→ Prompt: Return every line from the one with "export CORE_MARGIN = 1.5" through the one with "localparam logic [6:0] SEG_6", inclusive, exactly as it appears below.

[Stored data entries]
- - - - - - -

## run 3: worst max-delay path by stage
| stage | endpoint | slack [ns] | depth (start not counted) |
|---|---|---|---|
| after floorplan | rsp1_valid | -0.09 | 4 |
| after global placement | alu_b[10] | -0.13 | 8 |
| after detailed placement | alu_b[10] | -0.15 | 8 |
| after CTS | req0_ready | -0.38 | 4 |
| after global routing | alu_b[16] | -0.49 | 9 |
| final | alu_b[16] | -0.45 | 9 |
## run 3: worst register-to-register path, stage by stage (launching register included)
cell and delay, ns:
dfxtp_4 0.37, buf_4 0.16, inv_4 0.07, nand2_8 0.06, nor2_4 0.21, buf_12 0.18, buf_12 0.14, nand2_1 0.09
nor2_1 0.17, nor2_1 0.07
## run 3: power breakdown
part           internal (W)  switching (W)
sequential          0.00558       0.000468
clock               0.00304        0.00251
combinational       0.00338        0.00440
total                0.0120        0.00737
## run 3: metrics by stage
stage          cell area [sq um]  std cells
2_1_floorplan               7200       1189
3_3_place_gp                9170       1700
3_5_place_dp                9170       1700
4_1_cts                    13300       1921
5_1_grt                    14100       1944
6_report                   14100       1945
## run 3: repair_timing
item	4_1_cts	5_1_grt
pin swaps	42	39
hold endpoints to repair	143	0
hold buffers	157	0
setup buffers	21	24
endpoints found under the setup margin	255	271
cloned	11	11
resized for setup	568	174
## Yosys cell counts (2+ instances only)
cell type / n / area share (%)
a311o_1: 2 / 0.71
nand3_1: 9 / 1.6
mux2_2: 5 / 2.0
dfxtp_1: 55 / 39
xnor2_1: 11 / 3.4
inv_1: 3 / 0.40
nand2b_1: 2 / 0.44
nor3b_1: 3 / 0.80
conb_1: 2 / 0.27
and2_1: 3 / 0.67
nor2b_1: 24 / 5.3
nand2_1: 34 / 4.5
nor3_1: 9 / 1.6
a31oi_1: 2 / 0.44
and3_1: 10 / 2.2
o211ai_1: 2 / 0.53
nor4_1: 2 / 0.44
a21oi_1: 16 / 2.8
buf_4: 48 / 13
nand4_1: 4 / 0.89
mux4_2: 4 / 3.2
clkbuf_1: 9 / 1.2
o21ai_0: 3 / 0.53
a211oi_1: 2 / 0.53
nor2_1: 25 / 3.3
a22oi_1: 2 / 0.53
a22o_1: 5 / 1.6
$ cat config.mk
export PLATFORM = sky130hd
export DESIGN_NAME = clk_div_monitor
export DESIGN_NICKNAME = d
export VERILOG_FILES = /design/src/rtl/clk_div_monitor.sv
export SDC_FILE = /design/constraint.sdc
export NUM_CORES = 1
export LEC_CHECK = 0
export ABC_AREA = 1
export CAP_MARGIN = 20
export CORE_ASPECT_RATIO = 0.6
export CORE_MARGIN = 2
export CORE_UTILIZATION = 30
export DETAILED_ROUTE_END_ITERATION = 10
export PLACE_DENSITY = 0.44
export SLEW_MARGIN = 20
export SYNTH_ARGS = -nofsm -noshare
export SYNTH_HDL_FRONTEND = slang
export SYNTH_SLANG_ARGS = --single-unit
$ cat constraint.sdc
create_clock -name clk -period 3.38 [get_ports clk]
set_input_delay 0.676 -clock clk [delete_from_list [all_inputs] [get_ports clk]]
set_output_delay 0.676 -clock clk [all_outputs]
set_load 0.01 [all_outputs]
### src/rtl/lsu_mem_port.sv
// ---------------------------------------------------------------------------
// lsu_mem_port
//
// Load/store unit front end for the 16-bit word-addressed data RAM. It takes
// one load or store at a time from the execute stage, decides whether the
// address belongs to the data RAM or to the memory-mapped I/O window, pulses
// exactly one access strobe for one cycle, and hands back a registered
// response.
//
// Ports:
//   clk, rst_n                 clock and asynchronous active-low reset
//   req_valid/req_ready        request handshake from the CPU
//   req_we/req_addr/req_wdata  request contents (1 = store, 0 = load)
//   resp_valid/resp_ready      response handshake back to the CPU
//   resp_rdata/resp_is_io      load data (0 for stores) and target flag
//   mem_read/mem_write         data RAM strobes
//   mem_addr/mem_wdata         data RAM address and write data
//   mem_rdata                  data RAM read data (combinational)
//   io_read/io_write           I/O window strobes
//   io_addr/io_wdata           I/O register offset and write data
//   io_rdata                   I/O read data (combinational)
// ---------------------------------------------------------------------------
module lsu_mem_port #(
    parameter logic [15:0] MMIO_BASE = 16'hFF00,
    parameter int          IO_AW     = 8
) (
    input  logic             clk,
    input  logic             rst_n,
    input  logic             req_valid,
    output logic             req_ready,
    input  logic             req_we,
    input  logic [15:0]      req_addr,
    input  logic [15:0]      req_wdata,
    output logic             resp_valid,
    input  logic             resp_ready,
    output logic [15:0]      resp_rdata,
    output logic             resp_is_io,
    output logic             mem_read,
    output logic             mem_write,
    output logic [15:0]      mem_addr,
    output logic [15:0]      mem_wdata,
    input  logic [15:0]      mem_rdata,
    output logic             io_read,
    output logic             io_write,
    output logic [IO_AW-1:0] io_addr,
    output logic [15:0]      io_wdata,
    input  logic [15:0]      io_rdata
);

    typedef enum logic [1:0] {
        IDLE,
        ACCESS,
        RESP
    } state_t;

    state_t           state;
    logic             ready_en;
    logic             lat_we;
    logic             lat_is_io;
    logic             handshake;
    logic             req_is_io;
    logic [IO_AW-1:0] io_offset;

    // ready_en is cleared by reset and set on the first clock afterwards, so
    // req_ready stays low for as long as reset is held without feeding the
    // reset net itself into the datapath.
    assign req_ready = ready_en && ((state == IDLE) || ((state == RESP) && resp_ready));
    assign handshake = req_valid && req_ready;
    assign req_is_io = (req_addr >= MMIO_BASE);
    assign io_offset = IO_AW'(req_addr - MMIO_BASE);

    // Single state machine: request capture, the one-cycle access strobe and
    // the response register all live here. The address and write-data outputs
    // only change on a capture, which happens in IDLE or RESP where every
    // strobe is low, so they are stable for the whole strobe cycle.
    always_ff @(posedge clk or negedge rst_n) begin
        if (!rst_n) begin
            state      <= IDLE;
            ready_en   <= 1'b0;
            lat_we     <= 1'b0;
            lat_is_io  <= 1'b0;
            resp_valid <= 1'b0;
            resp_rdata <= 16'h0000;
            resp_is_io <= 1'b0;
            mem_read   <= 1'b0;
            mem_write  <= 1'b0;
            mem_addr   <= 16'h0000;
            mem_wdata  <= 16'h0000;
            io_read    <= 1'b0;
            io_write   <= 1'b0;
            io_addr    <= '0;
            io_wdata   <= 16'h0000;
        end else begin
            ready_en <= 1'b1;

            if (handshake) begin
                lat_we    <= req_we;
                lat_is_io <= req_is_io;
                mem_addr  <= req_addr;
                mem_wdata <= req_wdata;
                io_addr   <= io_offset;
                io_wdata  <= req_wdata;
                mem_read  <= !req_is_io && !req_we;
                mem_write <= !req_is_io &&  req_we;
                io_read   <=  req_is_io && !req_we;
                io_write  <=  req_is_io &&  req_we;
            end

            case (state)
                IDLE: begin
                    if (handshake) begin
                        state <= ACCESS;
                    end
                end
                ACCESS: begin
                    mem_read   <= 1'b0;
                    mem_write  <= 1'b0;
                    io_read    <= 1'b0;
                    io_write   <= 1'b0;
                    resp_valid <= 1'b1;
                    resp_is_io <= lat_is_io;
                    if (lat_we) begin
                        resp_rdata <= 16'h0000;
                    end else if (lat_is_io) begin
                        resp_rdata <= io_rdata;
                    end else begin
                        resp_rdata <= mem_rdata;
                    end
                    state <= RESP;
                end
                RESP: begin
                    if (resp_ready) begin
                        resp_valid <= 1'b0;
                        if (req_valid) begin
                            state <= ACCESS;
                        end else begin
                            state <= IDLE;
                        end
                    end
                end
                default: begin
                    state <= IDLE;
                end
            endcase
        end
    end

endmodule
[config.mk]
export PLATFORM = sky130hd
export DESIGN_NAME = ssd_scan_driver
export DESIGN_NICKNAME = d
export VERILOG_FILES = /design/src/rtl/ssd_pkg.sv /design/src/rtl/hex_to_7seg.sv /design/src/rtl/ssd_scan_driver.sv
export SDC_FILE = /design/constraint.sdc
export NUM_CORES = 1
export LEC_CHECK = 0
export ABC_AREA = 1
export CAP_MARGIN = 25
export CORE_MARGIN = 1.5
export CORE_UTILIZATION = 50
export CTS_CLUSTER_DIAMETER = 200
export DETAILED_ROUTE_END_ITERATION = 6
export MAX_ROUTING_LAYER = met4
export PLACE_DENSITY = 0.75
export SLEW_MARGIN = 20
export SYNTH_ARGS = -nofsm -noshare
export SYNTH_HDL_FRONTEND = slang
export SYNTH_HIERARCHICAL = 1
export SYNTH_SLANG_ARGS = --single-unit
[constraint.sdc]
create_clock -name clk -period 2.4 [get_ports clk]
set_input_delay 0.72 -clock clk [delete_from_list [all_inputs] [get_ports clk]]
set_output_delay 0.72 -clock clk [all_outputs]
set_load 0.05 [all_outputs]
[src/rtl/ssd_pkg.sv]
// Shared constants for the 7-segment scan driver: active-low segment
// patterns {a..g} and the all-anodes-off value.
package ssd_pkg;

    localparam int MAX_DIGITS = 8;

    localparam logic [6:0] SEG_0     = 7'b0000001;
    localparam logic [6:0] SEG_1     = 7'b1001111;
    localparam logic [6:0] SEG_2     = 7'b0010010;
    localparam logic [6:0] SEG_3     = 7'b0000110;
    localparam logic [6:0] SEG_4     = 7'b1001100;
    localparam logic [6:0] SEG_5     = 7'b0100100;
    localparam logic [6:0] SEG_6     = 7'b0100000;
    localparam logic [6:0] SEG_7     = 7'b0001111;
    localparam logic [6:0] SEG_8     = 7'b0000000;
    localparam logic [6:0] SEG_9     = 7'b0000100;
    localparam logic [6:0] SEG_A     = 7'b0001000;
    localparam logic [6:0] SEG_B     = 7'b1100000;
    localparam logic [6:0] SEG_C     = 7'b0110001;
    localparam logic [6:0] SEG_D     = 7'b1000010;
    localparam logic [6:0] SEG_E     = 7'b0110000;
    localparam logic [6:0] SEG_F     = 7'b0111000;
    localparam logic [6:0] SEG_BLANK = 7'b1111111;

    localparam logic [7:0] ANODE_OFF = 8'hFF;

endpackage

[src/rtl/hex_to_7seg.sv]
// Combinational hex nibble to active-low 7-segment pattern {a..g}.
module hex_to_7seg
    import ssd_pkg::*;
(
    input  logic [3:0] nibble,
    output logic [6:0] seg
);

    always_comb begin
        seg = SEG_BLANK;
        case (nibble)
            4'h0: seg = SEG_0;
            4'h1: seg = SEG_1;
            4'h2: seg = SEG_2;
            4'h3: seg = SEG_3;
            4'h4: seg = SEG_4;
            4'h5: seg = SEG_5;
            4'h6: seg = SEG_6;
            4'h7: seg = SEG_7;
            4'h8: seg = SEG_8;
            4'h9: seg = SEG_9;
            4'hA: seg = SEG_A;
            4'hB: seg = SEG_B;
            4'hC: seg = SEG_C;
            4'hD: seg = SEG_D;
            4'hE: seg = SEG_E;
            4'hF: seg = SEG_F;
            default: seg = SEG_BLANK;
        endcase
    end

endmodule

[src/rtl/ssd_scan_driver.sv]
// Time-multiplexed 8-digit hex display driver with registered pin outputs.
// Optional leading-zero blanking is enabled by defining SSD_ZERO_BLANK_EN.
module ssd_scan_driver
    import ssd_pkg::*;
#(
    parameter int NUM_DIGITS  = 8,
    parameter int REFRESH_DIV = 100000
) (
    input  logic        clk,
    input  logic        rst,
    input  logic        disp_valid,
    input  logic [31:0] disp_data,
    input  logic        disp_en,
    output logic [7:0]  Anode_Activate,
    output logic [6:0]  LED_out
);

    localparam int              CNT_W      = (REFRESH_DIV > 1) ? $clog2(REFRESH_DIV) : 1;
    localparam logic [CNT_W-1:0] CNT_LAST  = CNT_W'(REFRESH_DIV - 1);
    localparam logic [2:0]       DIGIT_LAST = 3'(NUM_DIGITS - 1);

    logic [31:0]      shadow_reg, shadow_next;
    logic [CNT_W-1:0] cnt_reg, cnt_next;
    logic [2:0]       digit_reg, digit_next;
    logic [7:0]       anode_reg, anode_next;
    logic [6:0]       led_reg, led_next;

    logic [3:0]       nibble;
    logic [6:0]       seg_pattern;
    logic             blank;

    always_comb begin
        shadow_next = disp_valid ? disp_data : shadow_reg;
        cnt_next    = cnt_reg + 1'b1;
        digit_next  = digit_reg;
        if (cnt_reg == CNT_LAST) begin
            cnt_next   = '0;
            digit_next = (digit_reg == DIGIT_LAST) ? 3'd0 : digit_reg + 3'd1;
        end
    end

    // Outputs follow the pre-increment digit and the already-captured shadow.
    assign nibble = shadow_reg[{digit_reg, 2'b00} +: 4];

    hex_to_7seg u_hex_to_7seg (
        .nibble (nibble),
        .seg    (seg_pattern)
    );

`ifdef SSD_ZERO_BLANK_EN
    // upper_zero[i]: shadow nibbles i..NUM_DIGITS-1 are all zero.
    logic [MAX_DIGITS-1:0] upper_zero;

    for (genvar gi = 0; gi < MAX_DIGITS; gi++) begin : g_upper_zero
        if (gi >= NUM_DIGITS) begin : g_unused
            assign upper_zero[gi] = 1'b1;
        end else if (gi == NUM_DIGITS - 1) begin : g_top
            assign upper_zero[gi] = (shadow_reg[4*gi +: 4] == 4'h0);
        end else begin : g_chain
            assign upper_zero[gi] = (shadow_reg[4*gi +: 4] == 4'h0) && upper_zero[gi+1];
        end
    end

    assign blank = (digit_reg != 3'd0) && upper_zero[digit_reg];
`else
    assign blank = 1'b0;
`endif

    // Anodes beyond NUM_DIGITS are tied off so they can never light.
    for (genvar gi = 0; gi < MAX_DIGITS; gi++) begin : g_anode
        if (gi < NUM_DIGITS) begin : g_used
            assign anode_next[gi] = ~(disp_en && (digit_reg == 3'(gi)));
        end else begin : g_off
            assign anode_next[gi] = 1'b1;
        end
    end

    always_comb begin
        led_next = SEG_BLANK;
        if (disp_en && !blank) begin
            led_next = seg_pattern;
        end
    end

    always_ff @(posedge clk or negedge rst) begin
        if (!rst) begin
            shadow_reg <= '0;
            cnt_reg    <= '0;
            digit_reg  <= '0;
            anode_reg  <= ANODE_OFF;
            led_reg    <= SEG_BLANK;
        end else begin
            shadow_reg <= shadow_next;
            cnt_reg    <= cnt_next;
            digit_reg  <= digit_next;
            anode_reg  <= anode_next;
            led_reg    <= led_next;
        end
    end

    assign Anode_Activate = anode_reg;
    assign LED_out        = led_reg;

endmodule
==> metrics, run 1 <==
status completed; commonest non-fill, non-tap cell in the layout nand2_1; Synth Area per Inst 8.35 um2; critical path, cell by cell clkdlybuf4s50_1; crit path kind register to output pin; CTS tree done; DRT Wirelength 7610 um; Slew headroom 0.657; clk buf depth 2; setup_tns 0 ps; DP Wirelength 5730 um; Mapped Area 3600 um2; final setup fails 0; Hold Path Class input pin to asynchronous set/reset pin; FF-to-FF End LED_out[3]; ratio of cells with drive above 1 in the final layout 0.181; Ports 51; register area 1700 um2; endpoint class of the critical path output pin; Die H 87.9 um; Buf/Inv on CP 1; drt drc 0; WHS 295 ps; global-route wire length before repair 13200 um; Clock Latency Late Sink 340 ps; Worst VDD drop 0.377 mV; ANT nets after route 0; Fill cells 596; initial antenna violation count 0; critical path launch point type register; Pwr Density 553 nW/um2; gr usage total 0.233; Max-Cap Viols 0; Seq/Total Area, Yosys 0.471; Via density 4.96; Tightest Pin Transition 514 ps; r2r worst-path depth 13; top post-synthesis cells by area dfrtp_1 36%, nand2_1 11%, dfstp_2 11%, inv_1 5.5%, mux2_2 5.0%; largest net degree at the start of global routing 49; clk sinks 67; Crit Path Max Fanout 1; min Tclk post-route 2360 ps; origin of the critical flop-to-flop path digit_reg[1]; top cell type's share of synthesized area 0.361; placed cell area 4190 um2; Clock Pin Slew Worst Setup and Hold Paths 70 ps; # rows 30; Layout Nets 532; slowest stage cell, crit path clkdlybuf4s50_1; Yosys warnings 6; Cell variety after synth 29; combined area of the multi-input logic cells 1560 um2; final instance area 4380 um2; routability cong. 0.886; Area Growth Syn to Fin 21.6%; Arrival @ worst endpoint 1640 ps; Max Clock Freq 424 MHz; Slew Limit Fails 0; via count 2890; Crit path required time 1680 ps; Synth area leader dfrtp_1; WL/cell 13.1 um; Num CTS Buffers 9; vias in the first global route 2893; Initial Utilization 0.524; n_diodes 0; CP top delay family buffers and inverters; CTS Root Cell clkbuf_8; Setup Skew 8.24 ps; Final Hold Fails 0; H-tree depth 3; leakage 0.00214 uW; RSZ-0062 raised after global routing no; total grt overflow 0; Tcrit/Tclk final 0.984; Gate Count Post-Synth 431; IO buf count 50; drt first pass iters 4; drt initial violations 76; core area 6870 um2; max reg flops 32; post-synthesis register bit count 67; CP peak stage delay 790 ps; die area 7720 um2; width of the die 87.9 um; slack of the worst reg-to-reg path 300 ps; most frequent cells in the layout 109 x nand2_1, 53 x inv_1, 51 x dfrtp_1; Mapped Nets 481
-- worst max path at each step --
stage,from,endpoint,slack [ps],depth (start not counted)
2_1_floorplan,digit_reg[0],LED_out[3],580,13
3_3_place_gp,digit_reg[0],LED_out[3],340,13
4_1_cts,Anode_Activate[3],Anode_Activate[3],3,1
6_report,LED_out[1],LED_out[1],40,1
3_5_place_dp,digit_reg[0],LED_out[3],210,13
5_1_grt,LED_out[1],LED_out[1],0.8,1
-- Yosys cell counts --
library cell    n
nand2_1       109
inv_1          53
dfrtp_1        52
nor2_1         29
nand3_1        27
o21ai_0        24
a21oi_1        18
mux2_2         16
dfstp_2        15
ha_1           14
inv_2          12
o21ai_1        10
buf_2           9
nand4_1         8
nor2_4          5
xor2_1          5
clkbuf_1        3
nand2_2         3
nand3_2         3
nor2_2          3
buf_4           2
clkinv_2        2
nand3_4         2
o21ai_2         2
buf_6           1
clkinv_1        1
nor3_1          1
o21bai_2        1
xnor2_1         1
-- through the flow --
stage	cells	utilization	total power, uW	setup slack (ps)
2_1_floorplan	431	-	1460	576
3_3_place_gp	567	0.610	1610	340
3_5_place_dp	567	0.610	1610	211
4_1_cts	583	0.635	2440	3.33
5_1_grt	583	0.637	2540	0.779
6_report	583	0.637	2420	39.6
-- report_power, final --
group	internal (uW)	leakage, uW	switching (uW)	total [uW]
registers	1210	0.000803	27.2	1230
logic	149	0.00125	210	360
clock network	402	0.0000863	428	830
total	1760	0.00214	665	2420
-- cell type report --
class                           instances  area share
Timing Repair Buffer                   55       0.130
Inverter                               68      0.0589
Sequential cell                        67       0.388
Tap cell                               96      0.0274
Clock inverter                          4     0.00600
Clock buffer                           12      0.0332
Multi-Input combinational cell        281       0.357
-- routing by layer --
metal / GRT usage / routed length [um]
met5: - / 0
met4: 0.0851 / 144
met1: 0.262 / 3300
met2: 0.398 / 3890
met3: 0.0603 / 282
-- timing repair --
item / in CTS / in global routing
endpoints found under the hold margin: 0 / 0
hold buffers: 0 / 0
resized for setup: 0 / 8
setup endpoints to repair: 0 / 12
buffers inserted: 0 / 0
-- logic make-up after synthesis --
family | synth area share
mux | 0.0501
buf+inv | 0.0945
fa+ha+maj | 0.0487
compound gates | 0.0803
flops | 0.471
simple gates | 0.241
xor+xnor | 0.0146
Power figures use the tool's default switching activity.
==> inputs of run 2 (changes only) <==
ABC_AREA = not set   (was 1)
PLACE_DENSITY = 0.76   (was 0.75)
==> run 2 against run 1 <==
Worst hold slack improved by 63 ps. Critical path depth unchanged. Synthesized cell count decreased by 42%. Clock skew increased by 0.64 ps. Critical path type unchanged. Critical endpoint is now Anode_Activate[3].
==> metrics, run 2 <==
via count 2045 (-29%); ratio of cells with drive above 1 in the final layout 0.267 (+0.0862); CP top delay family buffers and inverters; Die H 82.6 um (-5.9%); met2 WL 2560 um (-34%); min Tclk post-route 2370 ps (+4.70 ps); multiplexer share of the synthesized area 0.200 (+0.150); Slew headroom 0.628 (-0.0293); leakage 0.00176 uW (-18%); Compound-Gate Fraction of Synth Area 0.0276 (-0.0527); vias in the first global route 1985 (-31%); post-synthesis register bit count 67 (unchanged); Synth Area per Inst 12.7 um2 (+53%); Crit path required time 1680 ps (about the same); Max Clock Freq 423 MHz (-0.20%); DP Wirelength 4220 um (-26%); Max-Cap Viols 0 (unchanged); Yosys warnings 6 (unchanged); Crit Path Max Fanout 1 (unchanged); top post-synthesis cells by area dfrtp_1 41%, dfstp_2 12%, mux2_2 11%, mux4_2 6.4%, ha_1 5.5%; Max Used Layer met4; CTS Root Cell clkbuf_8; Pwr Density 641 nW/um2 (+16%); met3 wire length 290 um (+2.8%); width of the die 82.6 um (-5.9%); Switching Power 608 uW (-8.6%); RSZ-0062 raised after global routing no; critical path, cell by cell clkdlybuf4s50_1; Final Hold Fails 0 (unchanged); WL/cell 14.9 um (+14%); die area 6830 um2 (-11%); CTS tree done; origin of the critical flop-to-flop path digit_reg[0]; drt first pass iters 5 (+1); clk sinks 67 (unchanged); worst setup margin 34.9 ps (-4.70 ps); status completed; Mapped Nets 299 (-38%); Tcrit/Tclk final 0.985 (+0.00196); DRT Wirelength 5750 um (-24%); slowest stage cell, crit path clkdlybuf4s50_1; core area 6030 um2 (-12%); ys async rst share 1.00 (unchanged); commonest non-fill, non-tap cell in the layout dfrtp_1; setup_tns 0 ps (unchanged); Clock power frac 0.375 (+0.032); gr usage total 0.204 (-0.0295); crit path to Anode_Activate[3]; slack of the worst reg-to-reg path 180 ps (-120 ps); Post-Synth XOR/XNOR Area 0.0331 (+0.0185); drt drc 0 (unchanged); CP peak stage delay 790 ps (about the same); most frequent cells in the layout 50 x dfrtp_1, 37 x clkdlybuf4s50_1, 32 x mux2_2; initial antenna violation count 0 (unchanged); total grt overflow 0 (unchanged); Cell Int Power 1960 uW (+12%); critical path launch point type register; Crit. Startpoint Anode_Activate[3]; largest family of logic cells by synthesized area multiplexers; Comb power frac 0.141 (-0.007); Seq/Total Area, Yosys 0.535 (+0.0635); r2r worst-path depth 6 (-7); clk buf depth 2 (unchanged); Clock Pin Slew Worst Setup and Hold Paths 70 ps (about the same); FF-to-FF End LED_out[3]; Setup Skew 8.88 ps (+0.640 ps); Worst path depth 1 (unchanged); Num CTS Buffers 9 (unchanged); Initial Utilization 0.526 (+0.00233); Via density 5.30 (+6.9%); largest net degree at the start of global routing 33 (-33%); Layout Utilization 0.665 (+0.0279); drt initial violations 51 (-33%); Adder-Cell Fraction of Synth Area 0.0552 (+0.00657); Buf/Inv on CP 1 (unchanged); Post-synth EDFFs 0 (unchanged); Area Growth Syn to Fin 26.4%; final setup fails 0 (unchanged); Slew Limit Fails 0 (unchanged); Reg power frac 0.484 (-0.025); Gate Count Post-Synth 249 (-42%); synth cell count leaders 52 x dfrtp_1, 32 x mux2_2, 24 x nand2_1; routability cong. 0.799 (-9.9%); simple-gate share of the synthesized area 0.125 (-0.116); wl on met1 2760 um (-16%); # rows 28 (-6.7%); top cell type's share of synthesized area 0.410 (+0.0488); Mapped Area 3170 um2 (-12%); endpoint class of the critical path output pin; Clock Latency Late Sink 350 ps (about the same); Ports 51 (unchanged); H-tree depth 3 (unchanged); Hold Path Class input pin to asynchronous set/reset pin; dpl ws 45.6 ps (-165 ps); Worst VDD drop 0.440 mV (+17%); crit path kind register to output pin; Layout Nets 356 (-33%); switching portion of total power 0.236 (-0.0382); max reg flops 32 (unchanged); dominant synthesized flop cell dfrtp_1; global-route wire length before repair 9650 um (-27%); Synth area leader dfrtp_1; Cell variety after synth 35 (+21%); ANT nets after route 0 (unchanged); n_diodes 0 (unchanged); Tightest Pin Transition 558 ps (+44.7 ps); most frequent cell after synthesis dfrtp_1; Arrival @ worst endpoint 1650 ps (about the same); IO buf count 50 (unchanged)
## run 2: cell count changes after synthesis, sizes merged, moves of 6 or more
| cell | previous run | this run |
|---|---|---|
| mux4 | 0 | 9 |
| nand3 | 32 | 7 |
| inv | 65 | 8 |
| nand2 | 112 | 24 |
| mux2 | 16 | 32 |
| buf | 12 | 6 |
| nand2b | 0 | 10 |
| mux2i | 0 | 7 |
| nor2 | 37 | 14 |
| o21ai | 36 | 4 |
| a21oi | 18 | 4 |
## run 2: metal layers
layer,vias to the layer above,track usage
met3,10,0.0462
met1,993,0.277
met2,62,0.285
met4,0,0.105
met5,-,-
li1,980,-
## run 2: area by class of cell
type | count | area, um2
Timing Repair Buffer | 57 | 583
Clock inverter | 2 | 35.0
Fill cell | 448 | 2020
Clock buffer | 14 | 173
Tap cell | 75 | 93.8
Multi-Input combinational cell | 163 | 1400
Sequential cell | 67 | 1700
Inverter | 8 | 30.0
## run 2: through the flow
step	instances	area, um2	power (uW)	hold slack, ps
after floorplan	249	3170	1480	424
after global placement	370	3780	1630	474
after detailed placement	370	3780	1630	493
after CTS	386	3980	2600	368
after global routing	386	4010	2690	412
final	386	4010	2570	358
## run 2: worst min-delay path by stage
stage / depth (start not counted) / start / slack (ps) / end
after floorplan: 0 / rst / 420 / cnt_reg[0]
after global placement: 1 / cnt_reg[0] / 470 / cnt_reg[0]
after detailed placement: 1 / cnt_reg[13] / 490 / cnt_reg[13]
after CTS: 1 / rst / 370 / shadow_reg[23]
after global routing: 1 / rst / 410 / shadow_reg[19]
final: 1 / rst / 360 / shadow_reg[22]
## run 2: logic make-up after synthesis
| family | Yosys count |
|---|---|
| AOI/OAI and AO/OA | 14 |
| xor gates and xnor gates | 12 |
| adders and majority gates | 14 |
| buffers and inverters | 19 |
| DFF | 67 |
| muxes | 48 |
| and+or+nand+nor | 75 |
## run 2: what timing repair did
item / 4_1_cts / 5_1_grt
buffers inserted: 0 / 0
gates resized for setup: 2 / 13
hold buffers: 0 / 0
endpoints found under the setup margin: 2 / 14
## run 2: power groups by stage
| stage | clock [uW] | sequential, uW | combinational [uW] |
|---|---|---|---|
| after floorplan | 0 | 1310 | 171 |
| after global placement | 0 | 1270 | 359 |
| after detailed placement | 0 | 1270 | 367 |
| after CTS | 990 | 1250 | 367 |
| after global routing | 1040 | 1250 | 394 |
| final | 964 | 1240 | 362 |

- - - - - - -

→ Task result:
export CORE_MARGIN = 1.5
export CORE_UTILIZATION = 50
export CTS_CLUSTER_DIAMETER = 200
export DETAILED_ROUTE_END_ITERATION = 6
export MAX_ROUTING_LAYER = met4
export PLACE_DENSITY = 0.75
export SLEW_MARGIN = 20
export SYNTH_ARGS = -nofsm -noshare
export SYNTH_HDL_FRONTEND = slang
export SYNTH_HIERARCHICAL = 1
export SYNTH_SLANG_ARGS = --single-unit
[constraint.sdc]
create_clock -name clk -period 2.4 [get_ports clk]
set_input_delay 0.72 -clock clk [delete_from_list [all_inputs] [get_ports clk]]
set_output_delay 0.72 -clock clk [all_outputs]
set_load 0.05 [all_outputs]
[src/rtl/ssd_pkg.sv]
// Shared constants for the 7-segment scan driver: active-low segment
// patterns {a..g} and the all-anodes-off value.
package ssd_pkg;

    localparam int MAX_DIGITS = 8;

    localparam logic [6:0] SEG_0     = 7'b0000001;
    localparam logic [6:0] SEG_1     = 7'b1001111;
    localparam logic [6:0] SEG_2     = 7'b0010010;
    localparam logic [6:0] SEG_3     = 7'b0000110;
    localparam logic [6:0] SEG_4     = 7'b1001100;
    localparam logic [6:0] SEG_5     = 7'b0100100;
    localparam logic [6:0] SEG_6     = 7'b0100000;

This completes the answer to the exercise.